February 2015 in the Flink community

March 2, 2015 -

February might be the shortest month of the year, but this does not mean that the Flink community has not been busy adding features to the system and fixing bugs. Here’s a rundown of the activity in the Flink community last month.

0.8.1 release #

Flink 0.8.1 was released. This bugfixing release resolves a total of 22 issues.

New committer #

Max Michels has been voted a committer by the Flink PMC.

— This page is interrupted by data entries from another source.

--- src/rtl/fix2flt_pkg.sv ---
// Shared types and sizing helpers for the fixed-to-float converter.
package fix2flt_pkg;

    typedef enum logic [2:0] {
        IDLE  = 3'd0,
        ABS   = 3'd1,
        NORM  = 3'd2,
        ROUND = 3'd3,
        DONE  = 3'd4
    } conv_state_t;

    function automatic int unsigned bias(input int unsigned exp_w);
        return (32'd1 << (exp_w - 1)) - 32'd1;
    endfunction

    function automatic int unsigned float_width(input int unsigned exp_w, input int unsigned man_w);
        return 32'd1 + exp_w + man_w;
    endfunction

endpackage

--- src/rtl/fix_to_float_conv_if.sv ---
// Start/done handshake bundle between the load/store path and the converter.
interface fix_to_float_conv_if #(
    parameter int unsigned W     = 16,
    parameter int unsigned FLT_W = 16
);
    logic             start;
    logic [W-1:0]     fix_in;
    logic             busy;
    logic             done;
    logic [FLT_W-1:0] flt_out;

    modport master (output start, fix_in, input busy, done, flt_out);
    modport slave  (input start, fix_in, output busy, done, flt_out);
endinterface
===== src/rtl/if_id_queue_if.sv =====
// rtl/if_id_queue_if.sv - fetch/decode handshake bundle for the IF/ID queue
interface if_id_queue_if #(
   parameter int XLEN  = 32,
   parameter int DEPTH = 2,
   parameter int CNT_W = 16
);
   localparam int CW = $clog2(DEPTH) + 1;

   // fetch side
   logic            in_valid;
   logic [XLEN-1:0] in_instr;
   logic [XLEN-1:0] in_pc;
   logic            in_ready;
   logic            flush;

   // decode side
   logic            out_valid;
   logic [XLEN-1:0] out_instr;
   logic [XLEN-1:0] out_pc;
   logic            out_ready;

   // status
   logic [CW-1:0]    count;
   logic [CNT_W-1:0] bubble_cnt;

   // fetch/decode/flush driver view
   modport master (
      output in_valid, in_instr, in_pc, flush, out_ready,
      input  in_ready, out_valid, out_instr, out_pc, count, bubble_cnt
   );

   // queue view
   modport slave (
      input  in_valid, in_instr, in_pc, flush, out_ready,
      output in_ready, out_valid, out_instr, out_pc, count, bubble_cnt
   );
endinterface
## config.mk

```make
export PLATFORM = sky130hd
export DESIGN_NAME = seg_display_capture
export DESIGN_NICKNAME = d
export VERILOG_FILES = /design/src/rtl/seg_display_capture.sv
export SDC_FILE = /design/constraint.sdc
export NUM_CORES = 1
export LEC_CHECK = 0
export ABC_AREA = 1
export BUFFER_PORTS_ARGS = -buffer_cell sky130_fd_sc_hd__buf_2
export CAP_MARGIN = 5
export CORE_MARGIN = 2
export CORE_UTILIZATION = 50
export DETAILED_ROUTE_END_ITERATION = 12
export PLACE_DENSITY = 0.76
export SLEW_MARGIN = 20
export SYNTH_ARGS = -nofsm -noshare
export SYNTH_HDL_FRONTEND = slang
export SYNTH_SLANG_ARGS = --single-unit
export TNS_END_PERCENT = 1
```

## constraint.sdc

```tcl
create_clock -name i_Clock -period 6 [get_ports i_Clock]
set_input_delay 0.6 -clock i_Clock [delete_from_list [all_inputs] [get_ports i_Clock]]
set_output_delay 0.6 -clock i_Clock [all_outputs]
set_load 0.005 [all_outputs]
```

## src/rtl/seg_display_capture.sv

```systemverilog
// Receive side of the multiplexed 7-segment bus: waits for each strobed digit to settle, decodes
// it back to BCD, assembles HH:MM frames and publishes stable ones on a valid/ready port.
module seg_display_capture #(
   parameter int SETTLE_CYCLES  = 4,    // must be >= 2
   parameter int STABLE_FRAMES  = 2,
   parameter int TIMEOUT_CYCLES = 4096
) (
   input  logic        i_Clock,
   input  logic        i_Reset,
   input  logic [7:0]  i_Segments,
   input  logic [3:0]  i_Digits,
   output logic [15:0] o_Time,
   output logic        o_Valid,
   input  logic        i_Ready,
   output logic        o_Dot_Err,
   output logic        o_Seg_Err,
   output logic        o_Strobe_Err,
   output logic        o_Overrun,
   output logic        o_Stale,
   output logic [1:0]  o_Fsm_State
);

   localparam int CW = $clog2(SETTLE_CYCLES + 1);
   localparam int MW = $clog2(STABLE_FRAMES + 1);
   localparam int TW = $clog2(TIMEOUT_CYCLES + 1);
   localparam logic [CW-1:0] SETTLE_LAST = CW'(SETTLE_CYCLES - 1);
   localparam logic [MW-1:0] MATCH_MAX   = MW'(STABLE_FRAMES);
   localparam logic [TW-1:0] STALE_MAX   = TW'(TIMEOUT_CYCLES);

   typedef enum logic [1:0] {
      ST_WAIT   = 2'd0,
      ST_SETTLE = 2'd1,
      ST_HOLD   = 2'd2
   } state_t;

   state_t          state_q, state_d;
   logic [CW-1:0]   cnt_q, cnt_d;
   logic [7:0]      seg_q;
   logic [3:0]      dig_q, dig_prev;
   logic [15:0]     slots_q, slots_new, hist_q, last_pub_q;
   logic [3:0]      mask_q, mask_new;
   logic            hist_valid_q, pub_valid_q;
   logic [MW-1:0]   match_q, match_new;
   logic [TW-1:0]   stale_cnt_q;
   logic            onehot, multi, changed, capture;
   logic [1:0]      slot_idx;
   logic [4:0]      dec;
   logic            dig_legal, dig_blank, dot_req;
   logic            frame_done, frame_same, publish;

   // Returns {legal digit, BCD code}; anything but an exact 0-9 pattern decodes to 4'hF.
   function automatic logic [4:0] decode_seg(input logic [6:0] pat);
      logic [4:0] r;
      case (pat)
         7'h3F:   r = {1'b1, 4'd0};
         7'h06:   r = {1'b1, 4'd1};
         7'h5B:   r = {1'b1, 4'd2};
         7'h4F:   r = {1'b1, 4'd3};
         7'h66:   r = {1'b1, 4'd4};
         7'h6D:   r = {1'b1, 4'd5};
         7'h7D:   r = {1'b1, 4'd6};
         7'h07:   r = {1'b1, 4'd7};
         7'h7F:   r = {1'b1, 4'd8};
         7'h6F:   r = {1'b1, 4'd9};
         default: r = {1'b0, 4'hF};
      endcase
      return r;
   endfunction

   assign onehot      = (dig_q != 4'd0) && ((dig_q & (dig_q - 4'd1)) == 4'd0);
   assign multi       = (dig_q != 4'd0) && !onehot;
   assign changed     = (dig_q != dig_prev);
   assign o_Stale     = (stale_cnt_q >= STALE_MAX);
   assign o_Fsm_State = state_q;

   always_comb begin
      slot_idx = 2'd0;
      case (dig_q)
         4'b1000: slot_idx = 2'd3;
         4'b0100: slot_idx = 2'd2;
         4'b0010: slot_idx = 2'd1;
         default: slot_idx = 2'd0;
      endcase
   end

   // A one-hot strobe first seen in WAIT/HOLD/SETTLE counts as cycle 1 of its settle window.
   always_comb begin
      state_d = state_q;
      cnt_d   = cnt_q;
      capture = 1'b0;
      case (state_q)
         ST_WAIT: begin
            if (onehot) begin
               state_d = ST_SETTLE;
               cnt_d   = CW'(1);
            end
         end
         ST_SETTLE: begin
            if (changed) begin
               if (onehot) cnt_d = CW'(1);
               else        state_d = ST_WAIT;
            end else if (cnt_q >= SETTLE_LAST) begin
               capture = 1'b1;
               state_d = ST_HOLD;
            end else begin
               cnt_d = cnt_q + CW'(1);
            end
         end
         ST_HOLD: begin
            if (changed) begin
               if (onehot) begin
                  state_d = ST_SETTLE;
                  cnt_d   = CW'(1);
               end else begin
                  state_d = ST_WAIT;
               end
            end
         end
         default: state_d = ST_WAIT;
      endcase
   end

   always_comb begin
      dec       = decode_seg(seg_q[6:0]);
      dig_legal = dec[4];
      dig_blank = (seg_q[6:0] == 7'h00);
      dot_req   = (slot_idx == 2'd2);
      slots_new = slots_q;
      mask_new  = mask_q;
      if (capture) begin
         slots_new[{slot_idx, 2'b00} +: 4] = dec[3:0];
         mask_new[slot_idx]                = 1'b1;
      end
      frame_done = capture && (mask_new == 4'hF);
      frame_same = hist_valid_q && (slots_new == hist_q);
      if (!frame_same)              match_new = MW'(1);
      else if (match_q == MATCH_MAX) match_new = match_q;
      else                          match_new = match_q + MW'(1);
      publish = frame_done && (match_new == MATCH_MAX) &&
                (!pub_valid_q || (slots_new != last_pub_q));
   end

   // Handshake: a frame transfers on every cycle with o_Valid && i_Ready (i_Ready is used
   // unregistered); while o_Valid && !i_Ready, o_Time is frozen and newer frames are dropped.
   always_ff @(posedge i_Clock) begin
      if (i_Reset) begin
         seg_q        <= 8'd0;
         dig_q        <= 4'd0;
         dig_prev     <= 4'd0;
         state_q      <= ST_WAIT;
         cnt_q        <= '0;
         slots_q      <= 16'd0;
         mask_q       <= 4'd0;
         hist_q       <= 16'd0;
         hist_valid_q <= 1'b0;
         match_q      <= '0;
         last_pub_q   <= 16'd0;
         pub_valid_q  <= 1'b0;
         stale_cnt_q  <= '0;
         o_Time       <= 16'd0;
         o_Valid      <= 1'b0;
         o_Dot_Err    <= 1'b0;
         o_Seg_Err    <= 1'b0;
         o_Strobe_Err <= 1'b0;
         o_Overrun    <= 1'b0;
      end else begin
         seg_q        <= i_Segments;
         dig_q        <= i_Digits;
         dig_prev     <= dig_q;
         state_q      <= state_d;
         cnt_q        <= cnt_d;
         slots_q      <= slots_new;
         mask_q       <= frame_done ? 4'd0 : mask_new;
         o_Strobe_Err <= multi;
         o_Seg_Err    <= capture && !dig_legal && !dig_blank;
         o_Dot_Err    <= capture && dig_legal && (seg_q[7] != dot_req);
         o_Overrun    <= publish && o_Valid && !i_Ready;
         if (frame_done) begin
            hist_q       <= slots_new;
            hist_valid_q <= 1'b1;
            match_q      <= match_new;
         end
         if (publish && (!o_Valid || i_Ready)) begin
            o_Time      <= slots_new;
            o_Valid     <= 1'b1;
            last_pub_q  <= slots_new;
            pub_valid_q <= 1'b1;
         end else if (o_Valid && i_Ready) begin
            o_Valid <= 1'b0;
         end
         if (changed)                     stale_cnt_q <= '0;
         else if (stale_cnt_q != STALE_MAX) stale_cnt_q <= stale_cnt_q + TW'(1);
      end
   end

endmodule
```

==> impl_metrics.json, run 1 <==
{
  "start_kind": "register",
  "seqPwrFrac": 0.578,
  "worstReg2RegEnd": "last_pub_q[12]$_SDFFE_PP0P_",
  "syn_inst": 718,
  "dp_hpwl_um": 7750,
  "numCtsBuffers": 9,
  "dr.pass1.iters": 5,
  "clk_pin_slew_worst_paths_ns": 0.09,
  "p_sw_frac": 0.252,
  "grt_pass1_wl_um": 18300,
  "design.core.area_um2": 9280,
  "ys_seq_area_frac": 0.396,
  "layout_commonest_cell": "nand2_1",
  "cts_sinks": 95,
  "die_area_um2": 10400,
  "p_clk_frac": 0.352,
  "setup-tns-final_ns": 0,
  "place_ws_ns": 2.39,
  "start_util": 0.517,
  "min_path_type": "primary input to register",
  "drt_iter0_drc": 251,
  "fmax_mhz": 274,
  "skew_ns": 0.0102,
  "post-cts-setup-buffers": 0,
  "synth.largest_area_cell": "dfxtp_1",
  "grt_start_max_net_pins": 48,
  "fp.dieW_um": 102,
  "rsz0062_at_grt": "false",
  "grt_antenna_before_repair": 0,
  "synth_top_area_frac": 0.396,
  "syn_area_per_cell_um2": 6.69,
  "dpl-instance-area_um2": 5070,
  "drive_above_1_share": 0.105,
  "regToRegSetupSlack_ns": 2.35,
  "max-slew-margin-rel": 0.383,
  "nFillCells": 936,
  "overflow": 0,
  "cts_tree": "yes",
  "ant_nets": 0,
  "timing.final.crit_share": 0.608,
  "p_int_mw": 0.835,
  "path_class": "register to register",
  "most-common-layout-cells": "nand2_1, nor2_1, inv_1",
  "syn_area_um2": 4800,
  "yosys.area_share.adder": 0.0339,
  "worst_slew_pin_slew_ns": 0.925,
  "period_needed_ns": 3.65,
  "clock_path_buffers": 2,
  "p_total_mw": 1.12,
  "portBuffers": 38,
  "grt_pass1_vias": 4104,
  "drv_cap": 0,
  "cts-hold-fix-buffers": 0,
  "clockRootBuffer": "clkbuf_8",
  "p_sw_mw": 0.281,
  "rows": 35,
  "fin_nets": 778,
  "synth_cell_type_count": 34,
  "wl_um": 10700,
  "r2r-start": "dig_q[0]$_SDFF_PP0_",
  "vias_per_cell": 5.05,
  "setup_viol": 0,
  "synthSimpleGateAreaFrac": 0.355,
  "pwr_density_cell_nw_per_um2": 213,
  "endpoint_kind": "register",
  "clk_latency_ns": 0.36,
  "place_inst": 868,
  "rr_worst_depth": 21,
  "place.gp.congestion": 0.864,
  "htreeDepth": 3,
  "synth_compound_area_frac": 0.0962,
  "synthMuxAreaShare": 0,
  "final_hold_viol_count": 0,
  "wl_per_cell_um": 12.1,
  "cp.arrival_ns": 3.90,
  "synth-seq-cells": 95,
  "status": "finished clean",
  "post_cts_resized": 0,
  "fin_ws_ns": 2.35,
  "ioPinCount": 39,
  "crit_required_ns": 6.25,
  "grt.total_usage": 0.219,
  "drc": 0,
  "vdd_drop_max_uv": 118,
  "combPwrFrac": 0.070,
  "whs_ns": 0.434,
  "die_y_um": 102,
  "stdcell_area_um2": 5250,
  "cp-endpoint": "last_pub_q[12]$_SDFFE_PP0P_",
  "vias": 4458,
  "critPathLaunch": "dig_q[0]$_SDFF_PP0_",
  "yosysWarnings": 0,
  "synth_area_leaders": "dfxtp_1, nand2_1, nor2_1, inv_1, nand3_1",
  "synth_top_family_by_area": "simple AND/OR/NAND/NOR gates",
  "worstPathMaxFanout": 34,
  "syn_nets": 746,
  "area_delta_synth_final_pct": 9.33,
  "synth_xor_area_frac": 0.0128,
  "slew_violations": 0,
  "fin_cells": 883,
  "leakagePower_nw": 2.40,
  "diodes": 0,
  "utilization": 0.565
}
registers in the layout, indices dropped and copies added (netlist names):
name and cells:
cnt_q 3, dig_prev 4, dig_q 4, hist_q 16, hist_valid_q 1, last_pub_q 16
mask_q 4, match_q 2, o_Dot_Err 1, o_Fsm_State 2, o_Overrun 1, o_Seg_Err 1
o_Strobe_Err 1, o_Valid 1, pub_valid_q 1, seg_q 8, slots_q 16, stale_cnt_q 13
cell usage after synthesis, drive strengths merged:
master	count
a2111oi	1
a211oi	3
o21ai	25
nor3	6
nor4	4
buf	7
nand3	60
inv	108
or2	1
ha	13
nand4	13
clkinv	3
clkbuf	11
dfxtp	95
nand2	175
o21a	4
o21bai	1
nand3b	4
nor2	125
a21oi	50
xor2	3
a31oi	1
o2111a	1
xnor2	4
worst min path at each step:
stage	from	end	slack, ns	cells after the start
finish	i_Segments[7]	seg_q[7]$_SDFF_PP0_	0.43	3
global route	i_Segments[4]	seg_q[4]$_SDFF_PP0_	0.42	3
CTS	i_Segments[7]	seg_q[7]$_SDFF_PP0_	0.42	3
detailed placement	pub_valid_q$_SDFFE_PP0P_	pub_valid_q$_SDFFE_PP0P_	0.46	2
global placement	mask_q[3]$_SDFF_PP0_	mask_q[3]$_SDFF_PP0_	0.45	2
floorplan	pub_valid_q$_SDFFE_PP0P_	pub_valid_q$_SDFFE_PP0P_	0.44	2
routing by layer:
metal / vias to the layer above / track usage / routed length [µm]
li1: 2314 / - / -
met1: 2044 / 0.270 / 4890
met2: 83 / 0.386 / 5320
met3: 17 / 0.0383 / 319
met4: 0 / 0.0759 / 177
met5: - / 0 / 0
power groups by stage:
| stage | sequential, mW | clock [mW] | combinational (mW) |
|---|---|---|---|
| final | 0.645 | 0.392 | 0.0786 |
| after CTS | 0.645 | 0.407 | 0.0790 |
| after global placement | 0.659 | 0 | 0.0758 |
| after floorplan | 0.659 | 0 | 0.0589 |
| after global routing | 0.646 | 0.430 | 0.0901 |
| after detailed placement | 0.660 | 0 | 0.0782 |
cell type report:
cell class	instances	area [µm²]	share of cell area
clock inverter	4	30.0	0.00572
inverter	111	417	0.0794
sequential	95	1900	0.362
tap	129	161	0.0308
timing repair buffer	39	198	0.0377
clock buffer	11	151	0.0288
multi-input combinational	494	2390	0.455
worst max-delay path: stages (launching register included):
cell and delay [ns]:
dfxtp_1 0.36, nor2_1 0.18, o21ai_0 0.15, nor2_1 0.29
inv_1 0.16, ha_1 0.35, inv_1 0.13, nand3_1 0.10
nor2_1 0.19, nand2_1 0.13, nand3_1 0.10, nand2_1 0.06
nor2_1 0.09, nand2_1 0.07, nor2_1 0.09, nand2_1 0.07
nor2_2 0.18, nand2_2 0.13, nor2_8 0.41, nand3_1 0.15
nand2_1 0.09, nor2_1 0.04
cells by family after synthesis:
logic type               Yosys count
buffers and inverters            129
flip-flops                        95
XOR/XNOR                           7
AO/OA/AOI/OAI                     86
adder cells (fa/ha/maj)           13
AND/OR/NAND/NOR                  388
(Power assumes the default switching activity.)
==> inputs of run 2 (changes only) <==
Settings changed: PLACE_DENSITY 0.76 to 0.79.
Clock period 6 ns to 3 ns, I/O delays scaled along.
==> run 2 against run 1 <==
- non-clock buffer count grew 31
- die area stayed put
- first-iteration DRC count decreased by 14%
- critical path depth shrank 2
- sequential share of layout area down 2.3 points
- global-route usage grew 0.42 points
- critical path type unchanged
- largest power group unchanged
==> impl_metrics.json, run 2 (synthesis gave the netlist of run 1 again) <==
{
  "cp_num_cells": 19,
  "rsz0062_at_grt": "true",
  "start_util": 0.517,
  "vdd_drop_max_uv": 265,
  "ant_nets": 0,
  "clk_pin_slew_worst_paths_ns": 0.09,
  "timing.final.crit_share": 0.974,
  "slew_violations": 0,
  "crit_chain": "inv_2 > nand2_1 > o21a_4 > ha_4 > inv_1 > buf_4 > nor2_4 > nand4_1 > nand3_1 > nand2_1 > nor2_2 > nand3_1 > nor2_2 > nand2_2 > nor2_8 > buf_12 > nand3_1 > nand2_1 > nor2_1",
  "htreeDepth": 3,
  "vias": 4544,
  "wl_um": 11100,
  "grt.total_usage": 0.223,
  "p_sw_mw": 0.598,
  "drive_above_1_share": 0.168,
  "status": "finished clean",
  "place_ws_ns": -0.0519,
  "reg.largest.list": "hist_q: 16 flops, last_pub_q: 16 flops, slots_q: 16 flops",
  "cts_sinks": 95,
  "path_class": "register to register",
  "drt_iter0_drc": 215,
  "area_delta_synth_final_pct": 17.3,
  "seqPwrFrac": 0.546,
  "setup-tns-final_ns": 0,
  "grt_antenna_before_repair": 0,
  "cpPeakStageDelay_ns": 0.36,
  "period_needed_ns": 2.92,
  "clockRootBuffer": "clkbuf_8",
  "fin_ws_ns": 0.0788,
  "fin_nets": 809,
  "rows": 35,
  "final_hold_viol_count": 0,
  "cts_tree": "yes",
  "overflow": 0,
  "p_sw_frac": 0.253,
  "crit_buf_inv": 4,
  "min_path_type": "primary input to register",
  "endpoint_kind": "register",
  "place.gp.congestion": 0.905,
  "diodes": 0,
  "pwr_density_cell_nw_per_um2": 419,
  "drv_cap": 0,
  "drc": 0,
  "combPwrFrac": 0.084,
  "die_area_um2": 10400,
  "die_y_um": 102,
  "worst_slew_pin_slew_ns": 0.507,
  "vias_per_cell": 4.97,
  "dr.pass1.iters": 4,
  "numCtsBuffers": 9,
  "holdPathStages": 3,
  "wl_per_cell_um": 12.1,
  "leakagePower_nw": 2.57,
  "layout_commonest_cell": "nand2_1",
  "dp_hpwl_um": 8140,
  "worstPathMaxFanout": 11,
  "ioPinCount": 39,
  "design.core.area_um2": 9280,
  "setup_viol": 0,
  "grt_start_max_net_pins": 46,
  "utilization": 0.607,
  "grt_pass1_wl_um": 18500,
  "clk_latency_ns": 0.38,
  "fp.dieW_um": 102,
  "rr_worst_depth": 19,
  "clock_path_buffers": 2,
  "slowest_stage": "dfxtp_1",
  "p_int_mw": 1.76,
  "skew_ns": 0.00929,
  "cp.arrival_ns": 3.20,
  "grt_pass1_vias": 4336,
  "fmax_mhz": 342,
  "start_kind": "register",
  "fin_cells": 915,
  "p_clk_frac": 0.370,
  "most-common-layout-cells": "nand2_1, nor2_1, inv_1",
  "path_delay_family": "simple AND/OR/NAND/NOR gates",
  "crit_required_ns": 3.28,
  "portBuffers": 38,
  "max-slew-margin-rel": 0.660,
  "place_inst": 893
}
==> run 2: power by group through the flow <==
stage / Sequential [mW] / Clock (mW) / Combinational [mW]
after detailed placement: 1.32 / 0 / 0.181
after global routing: 1.29 / 0.949 / 0.223
after CTS: 1.29 / 0.896 / 0.187
after global placement: 1.32 / 0 / 0.172
final: 1.29 / 0.875 / 0.198
after floorplan: 1.32 / 0 / 0.118
==> run 2: metrics by stage <==
stage | power [mW] | instance area (µm²) | hold slack (ns)
2_1_floorplan | 1.43 | 4800 | 0.407
3_3_place_gp | 1.49 | 5280 | 0.449
3_5_place_dp | 1.50 | 5280 | 0.455
4_1_cts | 2.37 | 5510 | 0.109
5_1_grt | 2.46 | 5630 | 0.113
6_report | 2.36 | 5630 | 0.120
==> run 2: path summary, 6_finish.rpt <==
path | startpoint | slack [ns] | to
worst max register to register | dig_q[0]$_SDFF_PP0_ | 0.08 | last_pub_q[6]$_SDFFE_PP0P_
worst max-delay path | dig_q[0]$_SDFF_PP0_ | 0.08 | last_pub_q[6]$_SDFFE_PP0P_
worst min register to register | cnt_q[2]$_SDFFE_PP0P_ | 0.47 | cnt_q[2]$_SDFFE_PP0P_
worst min-delay path | i_Digits[2] | 0.12 | dig_q[2]$_SDFF_PP0_
==> run 2: repair_timing <==
action,4_1_cts,5_1_grt
hold buffers,0,0
buffers inserted,1,4
setup endpoints to repair,16,19
gates cloned,0,1
pin swaps,3,12
gates resized for setup,6,23
==> run 2: area by class of cell <==
type                            count  area, µm²
Timing Repair Buffer               70        473
Tap cell                          129        161
Fill cell                         864       3650
Multi-Input combinational cell    494       2470
Inverter                          111        417
Sequential cell                    95       1910
Clock buffer                       10        138
Clock inverter                      6       67.6
==> run 2: routing by layer <==
metal / vias to the layer above / global-route usage / part of all wire
met2: 83 / 0.402 / 0.50
li1: 2374 / - / -
met5: - / 0 / 0
met3: 16 / 0.0568 / 0.036
met1: 2071 / 0.260 / 0.44
met4: 0 / 0.0718 / 0.020
==> run 2: worst min-delay path, cell delays in order <==
cell and delay, ns:
buf_2 0.10, inv_1 0.04, nor2_1 0.03
==> inputs of run 3 (changes only) <==
Settings changed: SETUP_SLACK_MARGIN from default to 0.3, SLEW_MARGIN 20 to 10.
==> run 3 against run 2 <==
- sequential share of layout area decreased by 1.2 points
- cell count increased by 0.98%
- clock skew increased by 0.0013 ns
- wire length increased by 12%
- utilization increased by 2.6 points
- power increased by 3.6%
- non-clock buffer count increased by 9
- sequential power about the same
- clock-buffer cell count decreased by 1
- hold slack improved by 0.0073 ns
- critical endpoint unchanged
==> impl_metrics.json, run 3 (synthesis gave the netlist of run 1 again) <==
{
  "rows": 35,
  "overflow": 0,
  "status": "finished clean",
  "crit_chain": "inv_2 > nand2_1 > nand2_1 > nor2_2 > nand2_2 > nor2_8 > buf_4 > nand3_4 > nand2_1 > nand2_2 > nand2_1 > nand2_1 > nor2_2 > nand2_1 > nor2_1 > nand3_1 > nor2_4 > nand2_4 > nor2_8 > clkbuf_16 > nand3_1 > nand2_1 > nor2_1",
  "leakagePower_nw": 2.66,
  "portBuffers": 38,
  "cts-hold-fix-buffers": 0,
  "path_delay_family": "simple AND/OR/NAND/NOR gates",
  "vias": 4790,
  "holdPathStages": 3,
  "drive_above_1_share": 0.211,
  "setup_viol": 0,
  "fin_nets": 818,
  "cts_sinks": 95,
  "fmax_mhz": 337,
  "wl_per_cell_um": 13.4,
  "die_y_um": 102,
  "ant_nets": 0,
  "die_area_um2": 10400,
  "worstPathMaxFanout": 6,
  "max-slew-margin-rel": 0.641,
  "skew_ns": 0.0106,
  "min_path_type": "primary input to register",
  "rr_worst_depth": 23,
  "htreeDepth": 3,
  "grt_start_max_net_pins": 47,
  "grt.total_usage": 0.240,
  "timing.final.crit_share": 0.989,
  "period_needed_ns": 2.97,
  "cp.arrival_ns": 3.24,
  "crit_path_frequent_cell": "nand2_1",
  "cpPeakStageDelay_ns": 0.38,
  "crit_required_ns": 3.27,
  "nFillCells": 807,
  "reg.largest.list": "hist_q: 16 flops, last_pub_q: 16 flops, slots_q: 16 flops",
  "fin_cells": 924,
  "worstHoldEndpoint": "dig_q[1]$_SDFF_PP0_",
  "regToRegSetupSlack_ns": 0.03,
  "design.core.area_um2": 9280,
  "whs_ns": 0.127,
  "ioPinCount": 39,
  "utilization": 0.633,
  "fp.dieW_um": 102,
  "p_total_mw": 2.45,
  "drc": 0,
  "clk_pin_slew_worst_paths_ns": 0.10,
  "drv_cap": 0,
  "numCtsBuffers": 9,
  "place_inst": 881,
  "rsz0062_at_grt": "true",
  "slew_violations": 0,
  "vias_per_cell": 5.18,
  "clockRootBuffer": "clkbuf_8",
  "slowest_stage": "dfxtp_4",
  "hp-start": "i_Digits[1]",
  "r2r-start": "dig_q[3]$_SDFF_PP0_",
  "place.gp.congestion": 0.892,
  "cts_tree": "yes",
  "grt_pass1_vias": 4479,
  "vdd_drop_max_uv": 269,
  "area_delta_synth_final_pct": 22.4,
  "layout_commonest_cell": "nand2_1",
  "start_kind": "register",
  "start_util": 0.517,
  "final_hold_viol_count": 0,
  "pwr_density_cell_nw_per_um2": 417,
  "worstReg2RegEnd": "last_pub_q[6]$_SDFFE_PP0P_",
  "most-common-layout-cells": "nand2_1, nor2_1, inv_1",
  "grt_antenna_before_repair": 0,
  "clock_path_buffers": 2,
  "path_class": "register to register",
  "dp_hpwl_um": 8120,
  "grt_pass1_wl_um": 19900,
  "worst_slew_pin_slew_ns": 0.539,
  "endpoint_kind": "register",
  "wl_um": 12400,
  "critPathLaunch": "dig_q[3]$_SDFF_PP0_",
  "dr.pass1.iters": 7,
  "crit_buf_inv": 3,
  "diodes": 0,
  "drt_iter0_drc": 282,
  "clk_latency_ns": 0.37
}
## run 3: repair_timing
item                       in CTS  in global routing
cloned                          1                  1
setup endpoints to repair      21                 40
resized for setup              34                 26
pin swaps                      12                 18
setup buffers                  15                 10
## run 3: through the flow
| step | worst slack (ns) | setup TNS [ns] | cell area, µm² |
|---|---|---|---|
| global placement | 0.0559 | 0 | 5210 |
| CTS | 0.155 | 0 | 5670 |
| detailed placement | -0.0814 | -1.00 | 5210 |
| floorplan | 0.308 | 0 | 4820 |
| finish | 0.0315 | 0 | 5870 |
| global route | -0.174 | -2.76 | 5870 |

Apache SAMOA (incubating) is a distributed streaming machine learning (ML) framework with a programming abstraction for distributed streaming ML algorithms. SAMOA runs on a variety of backend engines, currently Apache Storm and Apache S4. A pull request is available at the SAMOA repository that adds a Flink adapter for SAMOA.

Flink is now integrated in bdutil, Google’s open source tool for creating and configuring (Hadoop) clusters in Google Compute Engine. Deployment of Flink clusters in now supported starting with bdutil 1.2.0.

A new blog post on Flink Streaming was published at the blog. Flink was mentioned in several articles on the web. Here are some examples:

The following features have been now merged in Flink’s master repository.

Gelly #

Gelly, Flink’s Graph API allows users to manipulate graph-shaped data directly. Here’s for example a calculation of shortest paths in a graph:

Graph<Long, Double, Double> graph = Graph.fromDataSet(vertices, edges, env);

DataSet<Vertex<Long, Double>> singleSourceShortestPaths = graph
     .run(new SingleSourceShortestPaths<Long>(srcVertexId,
           maxIterations)).getVertices();

See more Gelly examples here.

The newly merged flink-table module is the first step in Flink’s roadmap towards logical queries and SQL support. Here’s a preview on how you can read two CSV file, assign a logical schema to, and apply transformations like filters and joins using logical attributes rather than physical data types.

val customers = getCustomerDataSet(env)
 .as('id, 'mktSegment)
 .filter( 'mktSegment === "AUTOMOBILE" )

val orders = getOrdersDataSet(env)
 .filter( o => dateFormat.parse(o.orderDate).before(date) )
 .as('orderId, 'custId, 'orderDate, 'shipPrio)

val items =
 orders.join(customers)
   .where('custId === 'id)
   .select('orderId, 'orderDate, 'shipPrio)

Access to HCatalog tables #

With the flink-hcatalog module, you can now conveniently access HCatalog/Hive tables. The module supports projection (selection and order of fields) and partition filters.

Access to secured YARN clusters/HDFS. #

With this change users can access Kerberos secured YARN (and HDFS) Hadoop clusters. Also, basic support for accessing secured HDFS with a standalone Flink setup is now available.